Check for configurable header values: You could also put a list of unacceptable ID values into a table, and then do a lookup onto this table, throwing out the rows which match the lookup - then if you need to update the list of header values, you just have to update the table and not your whole SSIS package.
Check for acceptable ID values: You could set up a table like the above, but populate this with numbers - not great if you have no idea how many rows might be coming in or if the IDs are actually unique each time, but if you're only loading in a few rows each time and they always start at 1, you could chuck the numbers 1 - 100 into a table and throw away and rows you load which don't match when doing a lookup onto this table.

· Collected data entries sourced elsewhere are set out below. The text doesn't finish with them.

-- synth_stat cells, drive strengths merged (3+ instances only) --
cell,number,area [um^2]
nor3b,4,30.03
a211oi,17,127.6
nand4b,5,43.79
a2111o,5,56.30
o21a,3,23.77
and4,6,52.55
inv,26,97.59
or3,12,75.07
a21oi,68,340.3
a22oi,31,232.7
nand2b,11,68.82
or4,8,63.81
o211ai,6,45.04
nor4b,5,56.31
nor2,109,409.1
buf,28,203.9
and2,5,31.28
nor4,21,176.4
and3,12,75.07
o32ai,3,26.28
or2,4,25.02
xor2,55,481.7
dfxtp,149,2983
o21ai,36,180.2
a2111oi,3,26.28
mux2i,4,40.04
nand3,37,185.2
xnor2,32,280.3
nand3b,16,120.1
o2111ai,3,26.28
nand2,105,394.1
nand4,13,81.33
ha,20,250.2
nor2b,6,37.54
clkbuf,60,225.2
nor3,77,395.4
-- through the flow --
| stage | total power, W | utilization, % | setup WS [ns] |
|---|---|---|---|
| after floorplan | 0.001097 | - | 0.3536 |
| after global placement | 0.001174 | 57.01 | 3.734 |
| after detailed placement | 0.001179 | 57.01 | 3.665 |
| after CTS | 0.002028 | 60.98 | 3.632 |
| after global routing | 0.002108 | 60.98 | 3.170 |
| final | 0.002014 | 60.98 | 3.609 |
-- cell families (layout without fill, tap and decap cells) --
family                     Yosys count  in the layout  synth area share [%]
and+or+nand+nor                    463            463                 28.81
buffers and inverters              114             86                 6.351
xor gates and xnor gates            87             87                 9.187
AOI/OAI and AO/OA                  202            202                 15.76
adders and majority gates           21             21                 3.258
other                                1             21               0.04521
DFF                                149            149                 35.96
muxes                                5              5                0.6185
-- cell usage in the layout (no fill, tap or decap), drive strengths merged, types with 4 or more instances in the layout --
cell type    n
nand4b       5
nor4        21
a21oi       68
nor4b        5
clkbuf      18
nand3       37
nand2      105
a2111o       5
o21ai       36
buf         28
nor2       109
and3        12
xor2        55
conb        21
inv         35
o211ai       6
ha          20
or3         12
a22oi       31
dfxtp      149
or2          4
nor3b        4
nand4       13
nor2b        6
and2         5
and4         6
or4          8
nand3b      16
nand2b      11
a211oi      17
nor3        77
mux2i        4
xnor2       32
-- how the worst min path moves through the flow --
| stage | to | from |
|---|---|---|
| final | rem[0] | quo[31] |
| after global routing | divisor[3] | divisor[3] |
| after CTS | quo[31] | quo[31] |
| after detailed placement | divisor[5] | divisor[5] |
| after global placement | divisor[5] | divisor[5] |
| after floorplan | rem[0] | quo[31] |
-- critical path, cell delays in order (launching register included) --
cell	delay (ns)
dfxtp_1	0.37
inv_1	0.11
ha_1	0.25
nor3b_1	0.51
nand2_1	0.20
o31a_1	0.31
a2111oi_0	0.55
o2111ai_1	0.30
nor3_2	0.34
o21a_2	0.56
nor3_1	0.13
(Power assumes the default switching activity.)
--- src/rtl/fifo_pkg.sv ---
// Shared definitions for the dual-clock FIFO pointer blocks: default geometry
// and Gray/binary conversion helpers sized for the widest legal pointer.
package fifo_pkg;

    localparam int ADDRSIZE_DEFAULT = 4;
    // Widest pointer: ADDRSIZE up to 12 plus the wrap bit.
    localparam int PTR_MAX = 13;

    function automatic logic [PTR_MAX-1:0] bin2gray(input logic [PTR_MAX-1:0] b);
        return (b >> 1) ^ b;
    endfunction

    function automatic logic [PTR_MAX-1:0] gray2bin(input logic [PTR_MAX-1:0] g);
        logic [PTR_MAX-1:0] b;
        for (int i = 0; i < PTR_MAX; i++) begin
            b[i] = ^(g >> i);
        end
        return b;
    endfunction

endpackage

--- src/rtl/gray2bin_conv.sv ---
// Combinational Gray-to-binary converter; shared by the write and read
// side status blocks to decode the synchronised opposite pointer.
module gray2bin_conv
    import fifo_pkg::*;
#(
    parameter int WIDTH = ADDRSIZE_DEFAULT + 1
) (
    input  logic [WIDTH-1:0] gray,
    output logic [WIDTH-1:0] bin
);

    assign bin = WIDTH'(gray2bin(PTR_MAX'(gray)));

endmodule

--- src/rtl/wptr_full_level.sv ---
// Write-domain pointer/status block: Gray write pointer, binary address,
// registered fill level, almost-full, full and sticky overflow flags.
module wptr_full_level
    import fifo_pkg::*;
#(
    parameter int ADDRSIZE = ADDRSIZE_DEFAULT
) (
    input  logic                wclk,
    input  logic                wrst_n,
    input  logic                winc,
    input  logic [ADDRSIZE:0]   wq2_rptr,
    input  logic [ADDRSIZE:0]   wafull_thresh,
    input  logic                wovf_clr,
    output logic [ADDRSIZE-1:0] waddr,
    output logic [ADDRSIZE:0]   wptr,
    output logic                wfull,
    output logic                wafull,
    output logic [ADDRSIZE:0]   wlevel,
    output logic                wovf
);

    localparam int PW = ADDRSIZE + 1;
    localparam logic [PW-1:0] DEPTH = {1'b1, {ADDRSIZE{1'b0}}};

    logic [PW-1:0] wbin;
    logic [PW-1:0] wbinnext;
    logic [PW-1:0] wgraynext;
    logic [PW-1:0] rbin;
    logic [PW-1:0] levnext;
    logic [PW-1:0] thresh_eff;
    logic [PW-1:0] full_ptr;
    logic          accept;
    logic          full_next;
    logic          afull_next;
    logic          ovf_next;

    gray2bin_conv #(.WIDTH(PW)) u_rptr_conv (
        .gray (wq2_rptr),
        .bin  (rbin)
    );

    // winc is a request with no back-pressure: on an edge with winc=1 the
    // write is accepted if wfull=0, otherwise it is dropped and wovf latches.
    always_comb begin
        accept     = winc & ~wfull;
        wbinnext   = wbin + {{ADDRSIZE{1'b0}}, accept};
        wgraynext  = PW'(bin2gray(PTR_MAX'(wbinnext)));
        levnext    = wbinnext - rbin;
        // Full when the write pointer is exactly one lap ahead of the read pointer.
        full_ptr   = {~wq2_rptr[ADDRSIZE:ADDRSIZE-1], wq2_rptr[ADDRSIZE-2:0]};
        full_next  = (wgraynext == full_ptr);
        thresh_eff = (wafull_thresh > DEPTH) ? DEPTH : wafull_thresh;
        afull_next = (wafull_thresh != '0) && (levnext >= thresh_eff);
        ovf_next   = (winc & wfull) | (wovf & ~wovf_clr);
    end

    assign waddr = wbin[ADDRSIZE-1:0];

    always_ff @(posedge wclk or negedge wrst_n) begin
        if (!wrst_n) begin
            wbin   <= '0;
            wptr   <= '0;
            wfull  <= 1'b0;
            wafull <= 1'b0;
            wlevel <= '0;
            wovf   <= 1'b0;
        end else begin
            wbin   <= wbinnext;
            wptr   <= wgraynext;
            wfull  <= full_next;
            wafull <= afull_next;
            wlevel <= levnext;
            wovf   <= ovf_next;
        end
    end

endmodule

Staging table: This is probably the way I'd deal with it if I didn't want to use a script component, but in part that's because I tend to implement initial staging tables like this anyway, and I'm comfortable working in SQL - so your mileage may vary.
Pick up the file in a data flow and drop it into a staging table as-is. Set your staging table data types to all be large strings which you know will hold the file data - you can always add a derived column which truncates things or set the destination to ignore truncation if you think there's a risk of sometimes getting abnormally large values. In a separate data flow which runs after that, use SQL to pick up the rows where ID is numeric, and carry on with the rest of your processing.
This has the added bonus that you can just pick up the columns which you know will have data you care about in (i.e. columns 1 through 3), you can do any conversions you need to do in SQL rather than in SSIS, and you can make sure your columns have sensible names to be used in SSIS.